A (possibly dumb) question about G and v. If the sentences of L are equivalent to vertices of G, then are the arrows in G being interpreted as rules of inference? If so, how does this deal with rules of inference that take multiple sentences of input (both A and A->B are needed to arrive at B) since the arrows can only “link” two sentences?
Diffractor
Interestingly enough, the approximate coherence condition doesn’t hold when there is a short proof of φ from ψ, but it does hold when there is a sufficiently short proof of ψ from φ. (Very roughly, the valuation of (φ∧¬ψ) is negligible, while the valuation of (φ∧ψ) is approximately equal to the valuation of φ.) So coherence only works one way.
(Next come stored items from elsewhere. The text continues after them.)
===== src/rtl/tenbit_addr_match.sv =====
module tenbit_addr_match #(
  parameter int AW = 10,
  parameter int RW = 16
) (
  input  logic          clk,
  input  logic          rst_n,
  input  logic          start_det,
  input  logic          byte_vld,
  input  logic [7:0]    byte_in,
  input  logic          en,
  input  logic          ack_val,
  input  logic          irq_en,
  input  logic          reg_we,
  input  logic [RW-1:0] reg_wdata,
  input  logic          flag_clr,
  output logic [RW-1:0] reg_rdata,
  output logic          ack_out,
  output logic          ack_vld,
  output logic          match_flag,
  output logic          mst_clr,
  output logic          irq
);
  typedef enum logic [1:0] {S_DEAF, S_HI, S_LO} st_t;

  st_t          st;
  logic [AW-1:0] own;
  logic          hi_ok, lo_ok, hit_hi, hit_lo;

  assign hi_ok  = byte_in[7:3] == 5'b11110 && byte_in[2:1] == own[AW-1:AW-2];
  assign lo_ok  = byte_in == own[7:0];
  assign hit_hi = byte_vld && en && st == S_HI && hi_ok;
  assign hit_lo = byte_vld && en && st == S_LO && lo_ok;

  assign reg_rdata = {{(RW-AW){1'b0}}, own};
  assign irq       = match_flag & irq_en;

  always_ff @(posedge clk or negedge rst_n) begin
    if (!rst_n) own <= '0;
    else if (reg_we) own <= reg_wdata[AW-1:0];
  end

  always_ff @(posedge clk or negedge rst_n) begin
    if (!rst_n) st <= S_DEAF;
    else if (start_det) st <= S_HI;
    else if (byte_vld) st <= hit_hi ? S_LO : S_DEAF;
  end

  always_ff @(posedge clk or negedge rst_n) begin
    if (!rst_n) begin
      ack_vld    <= 1'b0;
      ack_out    <= 1'b0;
      mst_clr    <= 1'b0;
      match_flag <= 1'b0;
    end else begin
      ack_vld <= !start_det && (hit_hi || hit_lo);
      ack_out <= (!start_det && (hit_hi || hit_lo)) ? ack_val : 1'b0;
      mst_clr <= !start_det && hit_lo;
      if (!start_det && hit_lo) match_flag <= 1'b1;
      else if (flag_clr) match_flag <= 1'b0;
    end
  end

  a_r9_ack_after_byte: assert property (@(posedge clk) disable iff (!rst_n)
    ack_vld |-> $past(byte_vld));
  a_r9_clr_needs_ack: assert property (@(posedge clk) disable iff (!rst_n)
    mst_clr |-> ack_vld);
  a_r3_clr_sets_flag: assert property (@(posedge clk) disable iff (!rst_n)
    mst_clr |-> match_flag);
  a_r7_sticky: assert property (@(posedge clk) disable iff (!rst_n)
    (match_flag && !flag_clr) |=> match_flag);
  a_r5_quiet_when_off: assert property (@(posedge clk) disable iff (!rst_n)
    !en |=> !ack_vld);
  a_r6_irq_needs_flag: assert property (@(posedge clk) disable iff (!rst_n)
    irq |-> match_flag);
endmodule
`src/rtl/ihb_pkg.sv`:
```
package ihb_pkg;
    localparam int CYC_W   = 32;
    localparam int ID_W    = 3;
    localparam int NUM_IDS = 1 << ID_W;

    typedef logic [CYC_W-1:0] cyc_t;
    typedef logic [ID_W-1:0]  id_t;

    typedef struct packed {
        id_t  id;
        cyc_t raised;
        cyc_t taken;
    } rec_t;

    typedef enum logic [1:0] {
        STOP_NONE  = 2'b00,
        STOP_RAISE = 2'b01,
        STOP_TAKE  = 2'b10,
        STOP_BOTH  = 2'b11
    } stop_t;

    // slot that lies 'back' places behind the write index, modulo depth
    function automatic int slot_back(input int wr, input int back, input int depth);
        return (wr + depth - (back % depth)) % depth;
    endfunction
endpackage

```
`src/rtl/ihb_stamp.sv`:
```
module ihb_stamp
    import ihb_pkg::*;
(
    input  logic               clk,
    input  logic               rst,
    input  cyc_t               cycle_now,
    input  logic [NUM_IDS-1:0] raise_set,
    input  logic               take_en,
    input  id_t                take_id,
    input  logic               mode_we,
    input  id_t                mode_id,
    input  logic [1:0]         mode_val,
    output cyc_t               take_raised,
    output logic               halt
);
    cyc_t               stamp_q [NUM_IDS];
    stop_t              mode_q  [NUM_IDS];
    logic [NUM_IDS-1:0] raise_hit;
    logic               halt_d;

    genvar g;
    generate
        for (g = 0; g < NUM_IDS; g++) begin : g_id
            always_ff @(posedge clk) begin
                if (rst) begin
                    stamp_q[g] <= '0;
                    mode_q[g]  <= STOP_NONE;
                end else begin
                    if (raise_set[g])
                        stamp_q[g] <= cycle_now;
                    if (mode_we && mode_id == id_t'(g))
                        mode_q[g] <= stop_t'(mode_val);
                end
            end
            assign raise_hit[g] = raise_set[g] && mode_q[g][0];

            a_r1_stamp: assert property (@(posedge clk) disable iff (rst)
                raise_set[g] |=> stamp_q[g] == $past(cycle_now));
        end
    endgenerate

    assign take_raised = stamp_q[take_id];
    assign halt_d      = (|raise_hit) || (take_en && mode_q[take_id][1]);

    always_ff @(posedge clk) begin
        if (rst) halt <= 1'b0;
        else     halt <= halt_d;
    end

    a_r7_halt_cause: assert property (@(posedge clk) disable iff (rst)
        halt |-> $past(take_en || (raise_set != '0)));
endmodule

```
`src/rtl/ihb_ring.sv`:
```
module ihb_ring
    import ihb_pkg::*;
#(
    parameter int DEPTH = 16,
    localparam int IDX_W = (DEPTH > 1) ? $clog2(DEPTH) : 1
) (
    input  logic             clk,
    input  logic             rst,
    input  logic             take_en,
    input  id_t              take_id,
    input  cyc_t             cycle_now,
    input  cyc_t             take_raised,
    output rec_t             recs [DEPTH],
    output logic [IDX_W-1:0] wr_idx
);
    logic [IDX_W-1:0] wr_next;

    assign wr_next = (int'(wr_idx) == DEPTH - 1) ? '0 : wr_idx + 1'b1;

    always_ff @(posedge clk) begin
        if (rst) begin
            wr_idx <= '0;
        end else if (take_en) begin
            wr_idx <= wr_next;
        end
    end

    genvar s;
    generate
        for (s = 0; s < DEPTH; s++) begin : g_slot
            always_ff @(posedge clk) begin
                if (rst) begin
                    recs[s] <= '0;
                end else if (take_en && int'(wr_idx) == s) begin
                    recs[s].id     <= take_id;
                    recs[s].raised <= take_raised;
                    recs[s].taken  <= cycle_now;
                end
            end
        end
    endgenerate

    a_r3_hold: assert property (@(posedge clk) disable iff (rst)
        !take_en |=> $stable(wr_idx));
    a_r2_write: assert property (@(posedge clk) disable iff (rst)
        take_en |=> recs[$past(wr_idx)].taken == $past(cycle_now));
    a_r3_range: assert property (@(posedge clk) disable iff (rst)
        int'(wr_idx) < DEPTH);
endmodule

```
`src/rtl/ihb_reader.sv`:
```
module ihb_reader
    import ihb_pkg::*;
#(
    parameter int DEPTH = 16,
    localparam int IDX_W = (DEPTH > 1) ? $clog2(DEPTH) : 1
) (
    input  logic             clk,
    input  logic             rst,
    input  rec_t             recs [DEPTH],
    input  logic [IDX_W-1:0] wr_idx,
    input  logic [IDX_W-1:0] rd_index,
    output logic             rd_valid,
    output id_t              rd_id,
    output cyc_t             rd_take_cycle,
    output cyc_t             rd_latency,
    output logic             rd_gap_valid,
    output cyc_t             rd_gap
);
    rec_t cur, newer;
    logic in_range, cur_ok;

    always_comb begin
        in_range = int'(rd_index) < DEPTH;
        cur      = recs[slot_back(int'(wr_idx), int'(rd_index) + 1, DEPTH)];
        newer    = recs[slot_back(int'(wr_idx), int'(rd_index), DEPTH)];
        cur_ok   = in_range && (cur.taken != '0);
    end

    always_ff @(posedge clk) begin
        if (rst) begin
            rd_valid      <= 1'b0;
            rd_id         <= '0;
            rd_take_cycle <= '0;
            rd_latency    <= '0;
            rd_gap_valid  <= 1'b0;
            rd_gap        <= '0;
        end else begin
            rd_valid      <= cur_ok;
            rd_id         <= cur_ok ? cur.id : '0;
            rd_take_cycle <= cur_ok ? cur.taken : '0;
            rd_latency    <= cur_ok ? cur.taken - cur.raised : '0;
            rd_gap_valid  <= cur_ok && (rd_index != '0);
            rd_gap        <= (cur_ok && rd_index != '0) ? newer.taken - cur.taken : '0;
        end
    end

    a_r5_gap_needs_valid: assert property (@(posedge clk) disable iff (rst)
        rd_gap_valid |-> rd_valid);
    a_r4_empty_zero: assert property (@(posedge clk) disable iff (rst)
        !rd_valid |-> rd_take_cycle == '0);
endmodule

```
`src/rtl/int_event_history.sv`:
```
module int_event_history
    import ihb_pkg::*;
#(
    parameter int DEPTH = 16,
    parameter int CNT_W = 16,
    localparam int IDX_W = (DEPTH > 1) ? $clog2(DEPTH) : 1
) (
    input  logic               clk,
    input  logic               rst,
    input  logic [CYC_W-1:0]   cycle_now,
    input  logic [NUM_IDS-1:0] raise_set,
    input  logic               soft_raise,
    input  logic               take_en,
    input  logic [ID_W-1:0]    take_id,
    input  logic               mode_we,
    input  logic [ID_W-1:0]    mode_id,
    input  logic [1:0]         mode_val,
    input  logic [IDX_W-1:0]   rd_index,
    output logic               rd_valid,
    output logic [ID_W-1:0]    rd_id,
    output logic [CYC_W-1:0]   rd_take_cycle,
    output logic [CYC_W-1:0]   rd_latency,
    output logic               rd_gap_valid,
    output logic [CYC_W-1:0]   rd_gap,
    output logic [CNT_W-1:0]   raise_total,
    output logic               halt
);
    cyc_t             take_raised;
    rec_t             recs [DEPTH];
    logic [IDX_W-1:0] wr_idx;

    ihb_stamp u_stamp (
        .clk(clk), .rst(rst), .cycle_now(cycle_now), .raise_set(raise_set),
        .take_en(take_en), .take_id(take_id), .mode_we(mode_we),
        .mode_id(mode_id), .mode_val(mode_val),
        .take_raised(take_raised), .halt(halt)
    );

    ihb_ring #(.DEPTH(DEPTH)) u_ring (
        .clk(clk), .rst(rst), .take_en(take_en), .take_id(take_id),
        .cycle_now(cycle_now), .take_raised(take_raised),
        .recs(recs), .wr_idx(wr_idx)
    );

    ihb_reader #(.DEPTH(DEPTH)) u_reader (
        .clk(clk), .rst(rst), .recs(recs), .wr_idx(wr_idx), .rd_index(rd_index),
        .rd_valid(rd_valid), .rd_id(rd_id), .rd_take_cycle(rd_take_cycle),
        .rd_latency(rd_latency), .rd_gap_valid(rd_gap_valid), .rd_gap(rd_gap)
    );

    always_ff @(posedge clk) begin
        if (rst)
            raise_total <= '0;
        else
            raise_total <= raise_total + CNT_W'(take_en) + CNT_W'(soft_raise);
    end

    a_r6_idle_count: assert property (@(posedge clk) disable iff (rst)
        !(take_en || soft_raise) |=> $stable(raise_total));
    a_r6_single_step: assert property (@(posedge clk) disable iff (rst)
        (take_en ^ soft_raise) |=> raise_total == $past(raise_total) + 1'b1);
endmodule

```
On a mostly unrelated note, this sort of reasoning doesn’t seem to link well with the strategy of “add important mathematical facts that you discover into your pool of starting axioms to speed up the process of deriving things.” While a set of axioms, and a set of axioms plus a bunch of utility tool theorems (Godel’s 2nd incompleteness, Lob’s theorem, the fundamental theorem of calculus, etc..) may “span” the same space of theorems, the second one is much easier to quickly derive new interesting statements from, and seems to be how humans think about math. The inconsistency involved in getting 10 utility on the 5-and-10 problem is much easier to spot if the second incompleteness theorem is already in your pool of sentences to apply to a new problem.
As with the Russel’s Paradox example, in practice, counterfactuals seem to be mind-dependent, and vary depending on which of the many different lines of reasoning a mind heads down. If you define a subjective distance relative to a particular search algorithm, this objective valuation would just use the shortest possible subjective distance to the statement and a contradiction. The valuation using the human distance function of a statement in naive set theory would be high, because we were slow to notice the contradiction. So that aspect of counterfactual reasoning seems easy to capture.
Has anyone checked what this does on ASP problems?
UDT has this same problem, though. In UDT, model uncertainty is being exploited instead of environmental uncertainty, but conditioning on “Agent takes action A” introduces spurious correlations with features of the model where it takes action A.
In particular, only one of the actions will happen in the models where con(PA) is true, so the rest of the actions occur in models where con(PA) is false, and this causes problems as detailed in “The Odd Counterfactuals of Playing Chicken” and the comments on “An Informal Conjecture on Proof Length and Logical Counterfactuals”.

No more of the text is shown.